* _Your task_
Among the entries that follow, find the lines holding "area" and say how many there are, with no other words.

*** Extracted entries ***

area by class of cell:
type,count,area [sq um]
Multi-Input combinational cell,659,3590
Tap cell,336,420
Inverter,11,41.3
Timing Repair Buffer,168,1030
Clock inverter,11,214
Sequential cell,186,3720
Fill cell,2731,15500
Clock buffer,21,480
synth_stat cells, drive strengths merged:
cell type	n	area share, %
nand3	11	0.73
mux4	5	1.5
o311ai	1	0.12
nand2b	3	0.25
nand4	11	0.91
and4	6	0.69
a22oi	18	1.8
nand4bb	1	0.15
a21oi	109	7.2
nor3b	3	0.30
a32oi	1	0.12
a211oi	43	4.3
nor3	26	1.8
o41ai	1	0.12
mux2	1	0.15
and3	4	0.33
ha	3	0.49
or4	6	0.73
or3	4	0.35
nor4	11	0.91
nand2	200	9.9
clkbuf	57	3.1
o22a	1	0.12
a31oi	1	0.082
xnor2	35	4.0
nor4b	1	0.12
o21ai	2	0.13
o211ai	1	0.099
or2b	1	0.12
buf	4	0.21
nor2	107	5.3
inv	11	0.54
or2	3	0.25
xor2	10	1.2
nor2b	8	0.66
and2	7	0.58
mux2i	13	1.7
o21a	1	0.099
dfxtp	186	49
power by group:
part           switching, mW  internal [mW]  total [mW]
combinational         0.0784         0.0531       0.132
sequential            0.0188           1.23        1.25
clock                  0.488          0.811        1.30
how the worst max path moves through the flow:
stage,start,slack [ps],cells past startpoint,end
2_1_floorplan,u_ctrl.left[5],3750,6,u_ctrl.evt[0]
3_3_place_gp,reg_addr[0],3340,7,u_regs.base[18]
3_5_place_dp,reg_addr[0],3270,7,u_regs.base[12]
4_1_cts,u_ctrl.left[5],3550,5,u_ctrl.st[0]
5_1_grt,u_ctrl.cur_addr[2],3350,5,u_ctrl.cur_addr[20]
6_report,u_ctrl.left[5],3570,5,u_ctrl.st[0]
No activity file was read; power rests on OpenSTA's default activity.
File: src/rtl/ts_capture_reg.sv
module ts_capture_reg #(
    parameter int TIME_W     = 48,
    parameter bit KEEP_FIRST = 1'b1
) (
    input  logic              clk,
    input  logic              rst_n,
    input  logic              cap_ev,
    input  logic              clr,
    input  logic [TIME_W-1:0] now_time,
    output logic [TIME_W-1:0] ts_q,
    output logic              held_q
);
    logic take;

    generate
        if (KEEP_FIRST) begin : g_first
            // a clear in the same cycle re-arms, so the new event is taken
            assign take = cap_ev && (!held_q || clr);
        end else begin : g_last
            assign take = cap_ev;
        end
    endgenerate

    always_ff @(posedge clk) begin
        if (!rst_n) begin
            ts_q   <= '0;
            held_q <= 1'b0;
        end else if (take) begin
            ts_q   <= now_time;
            held_q <= 1'b1;
        end else if (clr) begin
            ts_q   <= '0;
            held_q <= 1'b0;
        end
    end
endmodule

File: src/rtl/ts_read_port.sv
module ts_read_port #(
    parameter int TIME_W = 48,
    parameter int DW     = 8,
    parameter int AW     = 4
) (
    input  logic              clk,
    input  logic              rst_n,
    input  logic              main_ok,
    input  logic              rd_en,
    input  logic [AW-1:0]     rd_addr,
    input  logic [TIME_W-1:0] ts_bat,
    input  logic [TIME_W-1:0] ts_main,
    input  logic              bat_held,
    input  logic              main_held,
    output logic [DW-1:0]     rd_data,
    output logic              rd_valid
);
    localparam int NB = TIME_W / DW;
    localparam int NW = 2 * NB + 1;

    logic [DW-1:0] words [NW];
    logic [DW-1:0] sel;
    logic          serve;

    generate
        for (genvar i = 0; i < NB; i++) begin : g_bytes
            assign words[i]      = ts_bat[i*DW +: DW];
            assign words[NB + i] = ts_main[i*DW +: DW];
        end
    endgenerate
    assign words[2*NB] = {{(DW-2){1'b0}}, main_held, bat_held};

    assign serve = rd_en && main_ok;

    always_comb begin
        sel = '0;
        if (int'(rd_addr) < NW) sel = words[rd_addr];
    end

    always_ff @(posedge clk) begin
        if (!rst_n) begin
            rd_valid <= 1'b0;
            rd_data  <= '0;
        end else begin
            rd_valid <= serve;
            rd_data  <= serve ? sel : '0;
        end
    end
endmodule

File: src/rtl/ts_switchover_stamp.sv
module ts_switchover_stamp #(
    parameter int TIME_W = 48,
    parameter int DW     = 8
) (
    input  logic                                clk,
    input  logic                                rst_n,
    input  logic                                main_ok,
    input  logic [TIME_W-1:0]                   now_time,
    input  logic                                clr_req,
    input  logic                                rd_en,
    input  logic [$clog2(2*(TIME_W/DW)+1)-1:0]  rd_addr,
    output logic [DW-1:0]                       rd_data,
    output logic                                rd_valid
);
    localparam int AW = $clog2(2*(TIME_W/DW)+1);

    logic              cap_to_batt;
    logic              cap_to_main;
    logic              clr_eff;
    logic              bat_held;
    logic              main_held;
    logic [TIME_W-1:0] ts_bat;
    logic [TIME_W-1:0] ts_main;

    // host strobe honoured only with main power present
    assign clr_eff = clr_req && main_ok;

    ts_power_fsm u_fsm (
        .clk         (clk),
        .rst_n       (rst_n),
        .main_ok     (main_ok),
        .cap_to_batt (cap_to_batt),
        .cap_to_main (cap_to_main)
    );

    ts_capture_reg #(.TIME_W(TIME_W), .KEEP_FIRST(1'b1)) u_bat (
        .clk      (clk),
        .rst_n    (rst_n),
        .cap_ev   (cap_to_batt),
        .clr      (clr_eff),
        .now_time (now_time),
        .ts_q     (ts_bat),
        .held_q   (bat_held)
    );

    ts_capture_reg #(.TIME_W(TIME_W), .KEEP_FIRST(1'b0)) u_main (
        .clk      (clk),
        .rst_n    (rst_n),
        .cap_ev   (cap_to_main),
        .clr      (clr_eff),
        .now_time (now_time),
        .ts_q     (ts_main),
        .held_q   (main_held)
    );

    ts_read_port #(.TIME_W(TIME_W), .DW(DW), .AW(AW)) u_rd (
        .clk       (clk),
        .rst_n     (rst_n),
        .main_ok   (main_ok),
        .rd_en     (rd_en),
        .rd_addr   (rd_addr),
        .ts_bat    (ts_bat),
        .ts_main   (ts_main),
        .bat_held  (bat_held),
        .main_held (main_held),
        .rd_data   (rd_data),
        .rd_valid  (rd_valid)
    );
endmodule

*** End of Extracted entries ***

* _Task output_
3